1.1.  Requirements Language

   The key words "MUST", "MUST NOT", "REQUIRED", "SHALL", "SHALL NOT",
   "SHOULD", "SHOULD NOT", "RECOMMENDED", "MAY", and "OPTIONAL" in this
   document are to be interpreted as described in RFC 2119 [RFC2119].

2.  Centralized conference model

   In the centralized conference model for SIP, introduced in RFC 4353
   [RFC4353] A Framework for Conferencing with the Session Initiation
   Protocol (SIP), one function co-ordinates the communication with
   participants in the multi-party session.  This function also controls
   media mixer functions for the media appearing in the session.  The
   central function is common for control of all media, while the media
   mixers may work differently for each medium.

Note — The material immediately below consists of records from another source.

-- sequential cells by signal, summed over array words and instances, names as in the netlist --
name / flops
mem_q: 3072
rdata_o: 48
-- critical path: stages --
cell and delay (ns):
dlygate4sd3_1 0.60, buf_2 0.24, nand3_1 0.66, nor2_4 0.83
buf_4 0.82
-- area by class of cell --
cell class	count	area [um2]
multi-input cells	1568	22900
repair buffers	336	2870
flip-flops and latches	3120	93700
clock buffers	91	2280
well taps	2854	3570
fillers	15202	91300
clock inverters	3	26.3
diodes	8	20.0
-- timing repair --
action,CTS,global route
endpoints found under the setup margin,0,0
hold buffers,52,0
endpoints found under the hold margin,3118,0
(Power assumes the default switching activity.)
==> config.mk <==
export PLATFORM = sky130hd
export DESIGN_NAME = emergency_latch_motion_gate_unit
export DESIGN_NICKNAME = d
export VERILOG_FILES = /design/src/sv/elmg_pkg.sv /design/src/sv/elmg_out_buf.sv /design/src/sv/emergency_latch_motion_gate_unit.sv
export SDC_FILE = /design/constraint.sdc
export NUM_CORES = 1
export LEC_CHECK = 0
export ABC_AREA = 1
export BUFFER_PORTS_ARGS = -buffer_cell sky130_fd_sc_hd__buf_4
export CAP_MARGIN = 20
export CORE_ASPECT_RATIO = 0.9
export CORE_MARGIN = 5
export CORE_UTILIZATION = 55
export DETAILED_ROUTE_END_ITERATION = 7
export PLACE_DENSITY = 0.71
export SETUP_SLACK_MARGIN = 0.15
export SYNTH_ARGS = -nofsm -noshare
export SYNTH_HDL_FRONTEND = slang
export SYNTH_SLANG_ARGS = --single-unit
==> constraint.sdc <==
create_clock -name clk -period 7.2 [get_ports clk]
set_input_delay 1.44 -clock clk [delete_from_list [all_inputs] [get_ports clk]]
set_output_delay 1.44 -clock clk [all_outputs]
set_load 0.005 [all_outputs]
==> src/sv/elmg_pkg.sv <==
// Shared types and constants for the emergency latch and motion gate.
// No dependencies; imported by every module of the block.
package elmg_pkg;

    localparam int NUM_BITS   = 8;
    localparam int TIME_W     = 32;
    localparam int VEL_W      = 16;
    localparam int TIMEOUT_W  = 16;
    localparam int POWER_W    = 15;
    localparam int MASK_OUT_W = 8;
    localparam int INDEX_W    = 3;
    localparam int MASK_PAD_W = (NUM_BITS > MASK_OUT_W) ? NUM_BITS : MASK_OUT_W;

    localparam logic [TIME_W-1:0] TIME_MAX = '1;

    localparam int PADDR_W = 3;
    localparam int PDATA_W = 32;

    typedef enum logic [1:0] {
        OP_TICK  = 2'd0,
        OP_EMERG = 2'd1,
        OP_VEL   = 2'd2,
        OP_MOW   = 2'd3
    } elmg_op_t;

    // Register selector is paddr[2]: the two timeout registers sit at 0x0 and 0x4.
    typedef enum logic {
        REG_CMD_TIMEOUT  = 1'b0,
        REG_HARD_TIMEOUT = 1'b1
    } elmg_reg_t;

    typedef struct packed {
        logic signed [VEL_W-1:0] safe_linear;
        logic signed [VEL_W-1:0] safe_angular;
        logic signed [VEL_W-1:0] mow_speed;
        logic                    emergency_active;
        logic                    emergency_timed;
        logic [MASK_OUT_W-1:0]   emergency_mask;
    } elmg_result_t;

endpackage

==> src/sv/elmg_out_buf.sv <==
// Two-entry output buffer: an output register plus a skid register.
// Depends on elmg_pkg for the result struct.
module elmg_out_buf (
    input  logic                  clk,
    input  logic                  rst_n,
    input  logic                  push,
    input  elmg_pkg::elmg_result_t push_data,
    output logic                  in_ready,
    output logic                  out_valid,
    input  logic                  out_ready,
    output elmg_pkg::elmg_result_t out_data
);
    import elmg_pkg::*;

    logic         head_valid_reg;
    logic         head_valid_next;
    logic         skid_valid_reg;
    logic         skid_valid_next;
    elmg_result_t head_reg;
    elmg_result_t head_next;
    elmg_result_t skid_reg;
    elmg_result_t skid_next;
    logic         pop;

    assign pop       = head_valid_reg && out_ready;
    assign in_ready  = !skid_valid_reg;
    assign out_valid = head_valid_reg;
    assign out_data  = head_reg;

    // The user must push only while the skid register is empty; this block does not enforce it.
    always_comb
    begin
        head_valid_next = head_valid_reg;
        skid_valid_next = skid_valid_reg;
        head_next       = head_reg;
        skid_next       = skid_reg;
        if (!head_valid_reg || pop)
        begin
            head_next       = skid_valid_reg ? skid_reg : push_data;
            head_valid_next = skid_valid_reg || push;
            skid_valid_next = 1'b0;
        end
        else if (push)
        begin
            skid_next       = push_data;
            skid_valid_next = 1'b1;
        end
    end

    always_ff @(posedge clk or negedge rst_n)
    begin
        if (!rst_n)
        begin
            head_valid_reg <= 1'b0;
            skid_valid_reg <= 1'b0;
        end
        else
        begin
            head_valid_reg <= head_valid_next;
            skid_valid_reg <= skid_valid_next;
        end
    end

    always_ff @(posedge clk)
    begin
        head_reg <= head_next;
        skid_reg <= skid_next;
    end

`ifndef SYNTHESIS
    a_skid_needs_head: assert property (@(posedge clk) disable iff (!rst_n)
        skid_valid_reg |-> head_valid_reg)
        else $error("skid entry held without a head entry");

    a_stall_fills_skid: assert property (@(posedge clk) disable iff (!rst_n)
        head_valid_reg && !out_ready && push |=> skid_valid_reg)
        else $error("transaction pushed during a stall was not kept");

    a_skid_drains: assert property (@(posedge clk) disable iff (!rst_n)
        pop && skid_valid_reg |=> head_valid_reg && !skid_valid_reg)
        else $error("skid entry did not move to the head");
`endif

endmodule
**config.mk**
```make
export PLATFORM = sky130hd
export DESIGN_NAME = rgbcm_blend
export DESIGN_NICKNAME = d
export VERILOG_FILES = /design/src/rtl/core/rgbcm_pkg.sv /design/src/rtl/core/rgbcm_blend.sv
export SDC_FILE = /design/constraint.sdc
export NUM_CORES = 1
export LEC_CHECK = 0
export BUFFER_PORTS_ARGS = -buffer_cell sky130_fd_sc_hd__buf_2
export CAP_MARGIN = 20
export CORE_ASPECT_RATIO = 1.25
export CORE_MARGIN = 4
export CORE_UTILIZATION = 45
export DETAILED_ROUTE_END_ITERATION = 6
export SLEW_MARGIN = 30
export SYNTH_ARGS = -nofsm -noshare
export SYNTH_HDL_FRONTEND = slang
export SYNTH_SLANG_ARGS = --single-unit
```
**constraint.sdc**
```tcl
create_clock -name aclk -period 6.75 [get_ports aclk]
set_input_delay 0.675 -clock aclk [delete_from_list [all_inputs] [get_ports aclk]]
set_output_delay 0.675 -clock aclk [all_outputs]
set_load 0.03 [all_outputs]
```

   The central function is called the Focus UA and may be co-located in
   an advanced terminal including multi-party control functions, or it
   may be located in a separate location.  Many variants exist for
   setting up sessions including the multipoint control centre.  It is
   not within scope of this description to describe these, but rather
   the media specific handling in the mixer required to handle multi-
   party calls with RTT.

   The main principle for handling real-time text media in a centralized
   conference is that one RTP session for real-time text is established
   including the multipoint media control centre and the participating


Hellstrom                  Expires May 4, 2020                  [Page 4]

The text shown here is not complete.